In all, Christensen estimated he tried more than 1,000 cases.

"The high point may have been the Corvair litigation for General Motors Corporation," Christensen said in Samurai Lawyer, a book he published in 2009. In his guide to the profession, Christensen described the path of the trial lawyer as "tortuous and steep, boulder strewn and often obscure." The way through it was "not by brilliance, but by finding one's own pathless path and acting in harmony with one's own intuition and personal code of conduct."

"He loved the law and he loved to serve, and that is what he did his whole career," Jacquita Christensen, his wife, said Thursday. He also relished his role as a historian bridging the legal community's past and present.

Attorney Rod Parker, whom Christensen hired in 1982, considered him a second dad. Parker followed him to D.C., and then back to Salt Lake City.

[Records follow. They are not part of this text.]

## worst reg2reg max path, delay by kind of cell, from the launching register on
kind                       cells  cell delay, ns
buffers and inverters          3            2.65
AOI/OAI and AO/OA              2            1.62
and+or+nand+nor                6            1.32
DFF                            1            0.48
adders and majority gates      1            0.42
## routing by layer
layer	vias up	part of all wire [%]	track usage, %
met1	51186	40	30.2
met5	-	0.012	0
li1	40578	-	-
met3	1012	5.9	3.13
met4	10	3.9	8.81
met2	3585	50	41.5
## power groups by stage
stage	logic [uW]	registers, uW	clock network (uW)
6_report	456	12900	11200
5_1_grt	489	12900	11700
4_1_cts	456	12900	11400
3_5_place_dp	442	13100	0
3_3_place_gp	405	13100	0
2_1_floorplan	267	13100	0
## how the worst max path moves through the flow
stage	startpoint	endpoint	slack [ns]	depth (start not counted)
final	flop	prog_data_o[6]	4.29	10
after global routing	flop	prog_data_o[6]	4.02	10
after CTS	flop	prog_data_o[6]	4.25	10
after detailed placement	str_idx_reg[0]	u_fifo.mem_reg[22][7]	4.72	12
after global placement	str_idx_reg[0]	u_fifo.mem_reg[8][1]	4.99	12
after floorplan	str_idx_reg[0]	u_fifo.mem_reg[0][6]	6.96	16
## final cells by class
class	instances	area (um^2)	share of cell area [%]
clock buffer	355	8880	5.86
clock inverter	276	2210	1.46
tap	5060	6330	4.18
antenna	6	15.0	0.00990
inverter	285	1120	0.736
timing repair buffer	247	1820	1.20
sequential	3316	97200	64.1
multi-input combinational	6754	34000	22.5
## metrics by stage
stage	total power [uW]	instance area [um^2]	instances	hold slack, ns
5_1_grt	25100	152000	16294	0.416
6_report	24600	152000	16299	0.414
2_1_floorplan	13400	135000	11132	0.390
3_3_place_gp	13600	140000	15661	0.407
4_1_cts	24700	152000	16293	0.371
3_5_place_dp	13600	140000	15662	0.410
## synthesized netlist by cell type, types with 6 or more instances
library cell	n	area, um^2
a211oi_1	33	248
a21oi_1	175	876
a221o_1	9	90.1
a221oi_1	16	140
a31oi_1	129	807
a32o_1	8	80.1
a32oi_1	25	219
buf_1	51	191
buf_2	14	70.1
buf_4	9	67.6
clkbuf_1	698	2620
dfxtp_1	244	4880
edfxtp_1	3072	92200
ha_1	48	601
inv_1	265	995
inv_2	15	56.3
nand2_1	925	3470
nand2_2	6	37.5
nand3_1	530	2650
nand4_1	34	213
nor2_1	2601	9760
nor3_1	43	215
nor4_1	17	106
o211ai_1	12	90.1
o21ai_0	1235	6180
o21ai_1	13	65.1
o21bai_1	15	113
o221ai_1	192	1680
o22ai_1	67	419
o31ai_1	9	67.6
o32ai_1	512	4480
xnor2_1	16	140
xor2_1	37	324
`src/rtl/sil_pkg.sv`:
```
// Purpose: Shared constants and carriers for the status indicator block
// Assumes: 40 MHz system clock, 32-bit classic Wishbone register access
// Notes:   Register index 0x450 sits at byte address 4*0x450
package sil_pkg;

	localparam int unsigned CLK_HZ          = 40_000_000;
	// Register indices; byte address is four times the index
	localparam logic [11:0] IDX_IND_CFG     = 12'h0450;
	localparam logic [11:0] IDX_MUX_CFG     = 12'h0452;
	localparam logic [11:0] IDX_IND_STAT    = 12'h0460;
	localparam logic [13:0] ADR_IND_CFG     = {IDX_IND_CFG, 2'b00};
	localparam logic [13:0] ADR_MUX_CFG     = {IDX_MUX_CFG, 2'b00};
	localparam logic [13:0] ADR_IND_STAT    = {IDX_IND_STAT, 2'b00};
	localparam logic [15:0] IND_CFG_RST     = 16'h2610;
	localparam logic [15:0] MUX_CFG_RST     = 16'h0000;
	localparam logic [15:0] IND_CFG_WMASK   = 16'h7FFF;
	localparam logic [15:0] MUX_CFG_WMASK   = 16'h0707;
	// Field positions inside the indicator and pin mux configurations
	localparam int unsigned SEL0_LSB        = 0;
	localparam int unsigned SEL1_LSB        = 4;
	localparam int unsigned SEL2_LSB        = 8;
	localparam int unsigned RATE_LSB        = 12;
	localparam int unsigned BYPASS_BIT      = 14;
	localparam int unsigned MUX1_LSB        = 8;

	// Blink half periods and stretch time in ms, and derived cycle counts
	localparam int unsigned BLINK_MS_20HZ   = 50;
	localparam int unsigned BLINK_MS_10HZ   = 100;
	localparam int unsigned BLINK_MS_5HZ    = 200;
	localparam int unsigned BLINK_MS_2HZ    = 500;
	localparam int unsigned STRETCH_MS      = 50;
	localparam int unsigned CYC_PER_MS      = CLK_HZ / 1000;
	localparam int unsigned BLINK_CYC_20HZ  = BLINK_MS_20HZ * CYC_PER_MS;
	localparam int unsigned BLINK_CYC_10HZ  = BLINK_MS_10HZ * CYC_PER_MS;
	localparam int unsigned BLINK_CYC_5HZ   = BLINK_MS_5HZ * CYC_PER_MS;
	localparam int unsigned BLINK_CYC_2HZ   = BLINK_MS_2HZ * CYC_PER_MS;
	localparam int unsigned STRETCH_CYC     = STRETCH_MS * CYC_PER_MS;

	// Indicator function codes
	localparam logic [3:0] FN_LINK          = 4'h0;
	localparam logic [3:0] FN_LINK_ACT      = 4'h1;
	localparam logic [3:0] FN_LINK_TX       = 4'h2;
	localparam logic [3:0] FN_LINK_RX       = 4'h3;
	localparam logic [3:0] FN_MASTER        = 4'h4;
	localparam logic [3:0] FN_SLAVE         = 4'h5;
	localparam logic [3:0] FN_ACT           = 4'h6;
	localparam logic [3:0] FN_LOST          = 4'h9;
	localparam logic [3:0] FN_PRBS          = 4'hA;
	localparam logic [3:0] FN_MAC_ERR       = 4'hB;

	// Pin mux codes
	localparam logic [2:0] MUX_INDICATOR    = 3'h0;
	localparam logic [2:0] MUX_CONST0       = 3'h6;
	localparam logic [2:0] MUX_CONST1       = 3'h7;

	typedef struct packed {
		logic link_good;
		logic is_master;
		logic tx_act;
		logic rx_act;
		logic mac_err;
		logic link_lost_latch;
		logic prbs_latch;
		logic blink;
	} sil_evt_t;

	typedef struct packed {
		logic [31:0] adr;
		logic [31:0] dat;
		logic [3:0]  sel;
		logic        we;
		logic        cyc;
		logic        stb;
	} sil_wb_req_t;

endpackage

```
`src/rtl/sil_blink.sv`:
```
// Purpose: Shared blink square wave at the selected rate
// Assumes: One clock; rate may change at any time
// Notes:   A rate change takes effect in the current half period; a count already past the new limit toggles at once
`timescale 1ns/100ps
module sil_blink #(
	parameter int unsigned C20 = sil_pkg::BLINK_CYC_20HZ,
	parameter int unsigned C10 = sil_pkg::BLINK_CYC_10HZ,
	parameter int unsigned C5  = sil_pkg::BLINK_CYC_5HZ,
	parameter int unsigned C2  = sil_pkg::BLINK_CYC_2HZ
) (
	input  wire logic       clk_i,
	input  wire logic       rst_i,
	input  wire logic [1:0] rate_i,
	output logic            blink_o
);
	typedef struct packed {
		logic [24:0] cnt;
		logic        ph;
	} sil_bst_t;

	sil_bst_t st_r;
	sil_bst_t st_nxt;
	logic [24:0] lim;

	always_comb
	begin
		case (rate_i)
			2'b00:   lim = 25'(C20 - 1);
			2'b01:   lim = 25'(C10 - 1);
			2'b10:   lim = 25'(C5 - 1);
			default: lim = 25'(C2 - 1);
		endcase
		st_nxt = st_r;
		if (st_r.cnt >= lim)
		begin
			st_nxt.cnt = '0;
			st_nxt.ph  = ~st_r.ph;
		end
		else
			st_nxt.cnt = st_r.cnt + 25'h000_0001;
	end

	always_ff @(posedge clk_i)
	begin
		if (rst_i)
			st_r <= '0;
		else
			st_r <= st_nxt;
	end

	assign blink_o = st_r.ph;
endmodule

```
`src/rtl/sil_stretch.sv`:
```
// Purpose: Lengthens short event pulses so a lamp shows them
// Assumes: Event is a level or pulse in the clock domain
// Notes:   Bypass passes the event straight through
`timescale 1ns/100ps
module sil_stretch #(
	parameter int unsigned HOLD = sil_pkg::STRETCH_CYC
) (
	input  wire logic clk_i,
	input  wire logic rst_i,
	input  wire logic evt_i,
	input  wire logic bypass_i,
	output logic      out_o
);
	typedef struct packed {
		logic [23:0] cnt;
	} sil_sst_t;

	sil_sst_t st_r;
	sil_sst_t st_nxt;

	always_comb
	begin
		st_nxt = st_r;
		if (evt_i)
			st_nxt.cnt = 24'(HOLD);
		else if (st_r.cnt != '0)
			st_nxt.cnt = st_r.cnt - 24'h00_0001;
	end

	always_ff @(posedge clk_i)
	begin
		if (rst_i)
			st_r <= '0;
		else
			st_r <= st_nxt;
	end

	assign out_o = bypass_i ? evt_i : (evt_i | (st_r.cnt != '0));
endmodule

```
`src/rtl/sil_top.sv`:
```
// Purpose: Three-output status indicator control with Wishbone registers
// Assumes: Status inputs synchronous to clk_i; classic Wishbone slave
// Notes:   Outputs registered; unmapped addresses read zero and still ack
//
// Register access over Wishbone was left to the implementer.
`timescale 1ns/100ps
module sil_top #(
	parameter int unsigned BLINK20 = sil_pkg::BLINK_CYC_20HZ,
	parameter int unsigned BLINK10 = sil_pkg::BLINK_CYC_10HZ,
	parameter int unsigned BLINK5  = sil_pkg::BLINK_CYC_5HZ,
	parameter int unsigned BLINK2  = sil_pkg::BLINK_CYC_2HZ,
	parameter int unsigned STRETCH = sil_pkg::STRETCH_CYC
) (
	input  wire logic        clk_i,
	input  wire logic        rst_i,
	input  wire logic [31:0] wb_adr_i,
	input  wire logic [31:0] wb_dat_i,
	input  wire logic [3:0]  wb_sel_i,
	input  wire logic        wb_we_i,
	input  wire logic        wb_cyc_i,
	input  wire logic        wb_stb_i,
	output logic      [31:0] wb_dat_o,
	output logic             wb_ack_o,
	input  wire logic        link_good_i,
	input  wire logic        is_master_i,
	input  wire logic        tx_act_i,
	input  wire logic        rx_act_i,
	input  wire logic        mac_side_interface_err_i,
	input  wire logic        link_lost_i,
	input  wire logic        link_status_rd_i,
	input  wire logic        prbs_err_i,
	input  wire logic        prbs_clr_i,
	input  wire logic [1:0]  alt_sig_i,
	output logic      [2:0]  ind_o
);
	typedef struct packed {
		logic [15:0] cfg;
		logic [15:0] mux;
		logic [1:0]  lost;
		logic [2:0]  prbs;
		logic [31:0] dat;
		logic        ack;
		logic [2:0]  ind;
	} sil_st_t;

	sil_st_t st_r;
	sil_st_t st_nxt;
	logic    blink;
	logic    act_s;
	logic    err_s;
	logic    bypass;
	logic    req;
	logic [13:0] badr;

	// Per-output function decode; each output uses its own selector
	function automatic logic ind_fn(input logic [3:0] sel, input logic lg, input logic ms,
		input logic tx, input logic rx, input logic bl, input logic act, input logic err,
		input logic lost, input logic prbs);
		case (sel)
			sil_pkg::FN_LINK:    ind_fn = lg;
			sil_pkg::FN_LINK_ACT: ind_fn = lg & ~((tx | rx) & bl);
			sil_pkg::FN_LINK_TX: ind_fn = lg & ~(tx & bl);
			sil_pkg::FN_LINK_RX: ind_fn = lg & ~(rx & bl);
			sil_pkg::FN_MASTER:  ind_fn = lg & ms;
			sil_pkg::FN_SLAVE:   ind_fn = lg & ~ms;
			sil_pkg::FN_ACT:     ind_fn = act;
			sil_pkg::FN_LOST:    ind_fn = lost;
			sil_pkg::FN_PRBS:    ind_fn = prbs;
			sil_pkg::FN_MAC_ERR: ind_fn = err;
			default:             ind_fn = 1'b0;
		endcase
	endfunction

	// Pin mux for the two muxed outputs
	function automatic logic pin_mux(input logic [2:0] code, input logic fn, input logic alt);
		case (code)
			sil_pkg::MUX_INDICATOR: pin_mux = fn;
			sil_pkg::MUX_CONST0:    pin_mux = 1'b0;
			sil_pkg::MUX_CONST1:    pin_mux = 1'b1;
			default:                pin_mux = alt;
		endcase
	endfunction

	function automatic logic [15:0] wr_merge(input logic [15:0] old, input logic [31:0] d,
		input logic [3:0] s, input logic [15:0] m);
		logic [15:0] v;
		v = old;
		if (s[0])
			v[7:0] = d[7:0];
		if (s[1])
			v[15:8] = d[15:8];
		wr_merge = v & m;
	endfunction

	assign bypass = st_r.cfg[sil_pkg::BYPASS_BIT];

	sil_blink #(
		.C20 (BLINK20),
		.C10 (BLINK10),
		.C5  (BLINK5),
		.C2  (BLINK2)
	) u_blink (
		.clk_i   (clk_i),
		.rst_i   (rst_i),
		.rate_i  (st_r.cfg[sil_pkg::RATE_LSB +: 2]),
		.blink_o (blink)
	);

	sil_stretch #(
		.HOLD (STRETCH)
	) u_str_act (
		.clk_i    (clk_i),
		.rst_i    (rst_i),
		.evt_i    (tx_act_i | rx_act_i),
		.bypass_i (bypass),
		.out_o    (act_s)
	);

	sil_stretch #(
		.HOLD (STRETCH)
	) u_str_err (
		.clk_i    (clk_i),
		.rst_i    (rst_i),
		.evt_i    (mac_side_interface_err_i),
		.bypass_i (bypass),
		.out_o    (err_s)
	);

	assign req  = wb_cyc_i & wb_stb_i & ~st_r.ack;
	assign badr = wb_adr_i[13:0];

	always_comb
	begin
		logic [3:0] sels [3];
		logic [2:0] fn;
		logic       rd_stat;
		sels[0] = st_r.cfg[sil_pkg::SEL0_LSB +: 4];
		sels[1] = st_r.cfg[sil_pkg::SEL1_LSB +: 4];
		sels[2] = st_r.cfg[sil_pkg::SEL2_LSB +: 4];
		fn      = 3'b000;
		st_nxt  = st_r;
		rd_stat = 1'b0;
		st_nxt.ack = req;
		st_nxt.dat = '0;
		if (req)
		begin
			if (wb_adr_i[31:14] == '0 && badr == sil_pkg::ADR_IND_CFG)
			begin
				if (wb_we_i)
					st_nxt.cfg = wr_merge(st_r.cfg, wb_dat_i, wb_sel_i, sil_pkg::IND_CFG_WMASK);
				else
					st_nxt.dat = {16'h0000, st_r.cfg};
			end
			else if (wb_adr_i[31:14] == '0 && badr == sil_pkg::ADR_MUX_CFG)
			begin
				if (wb_we_i)
					st_nxt.mux = wr_merge(st_r.mux, wb_dat_i, wb_sel_i, sil_pkg::MUX_CFG_WMASK);
				else
					st_nxt.dat = {16'h0000, st_r.mux};
			end
			else if (wb_adr_i[31:14] == '0 && badr == sil_pkg::ADR_IND_STAT && !wb_we_i)
			begin
				st_nxt.dat = {29'h0000_0000, st_r.prbs[0], st_r.lost[0], link_good_i};
				rd_stat = 1'b1;
			end
		end
		st_nxt.lost[0] = link_lost_i | (st_r.lost[0] & ~(link_status_rd_i | rd_stat));
		st_nxt.prbs[0] = prbs_err_i | (st_r.prbs[0] & ~prbs_clr_i);
		st_nxt.lost[1] = 1'b0;
		st_nxt.prbs[2:1] = 2'b00;
		// each output from its own selector
		for (int i = 0; i < 3; i++)
			fn[i] = ind_fn(sels[i], link_good_i, is_master_i, tx_act_i, rx_act_i, blink,
				act_s, err_s, st_r.lost[0], st_r.prbs[0]);
		// mux only on outputs 0 and 1
		st_nxt.ind[0] = pin_mux(st_r.mux[2:0], fn[0], alt_sig_i[0]);
		st_nxt.ind[1] = pin_mux(st_r.mux[sil_pkg::MUX1_LSB +: 3], fn[1], alt_sig_i[1]);
		st_nxt.ind[2] = fn[2];
	end

	always_ff @(posedge clk_i)
	begin
		if (rst_i)
		begin
			st_r     <= '0;
			st_r.cfg <= sil_pkg::IND_CFG_RST;
			st_r.mux <= sil_pkg::MUX_CFG_RST;
		end
		else
			st_r <= st_nxt;
	end

	assign wb_dat_o = st_r.dat;
	assign wb_ack_o = st_r.ack;
	assign ind_o    = st_r.ind;
endmodule

```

"In our firm, he made a point of taking every young lawyer to lunch, one on one," Parker said. "It was really important to him to influence those young lawyers. He knew that was his legacy, the young people coming into the firm after him."

"He had so little ego," Parker said. "For all the things he accomplished, to be so ... they were just things he had done."

U.S. District Judge Dee Benson also worked for Christensen in Salt Lake City and during his stint in Washington, D.C., and remained close to him, marveling at the breadth of his knowledge on subjects as diverse as porcelain, Eastern religions and, a carryover from the sheep ranch the family once owned, nuances of sheepherding around the world.

"Hal Christensen probably influenced me more, other than my father, than any other adult I've ever known," he said. "Most of the things I do right I do because Hal taught me how to do them. He wasn't a big lecturer but ... he left a big imprint. It doesn't matter what it is, his attitude toward business travel or dealing with judges or co-counsel or the way he would dress for trial. He was one of a kind, really."

A celebration of Christensen's life will be held Monday from 5:30 p.m. to 7:30 p.m. at Stark's Funeral Parlor, 3651 S. 900 East. In lieu of flowers, donations may be made to the Harold G. Christensen scholarship fund.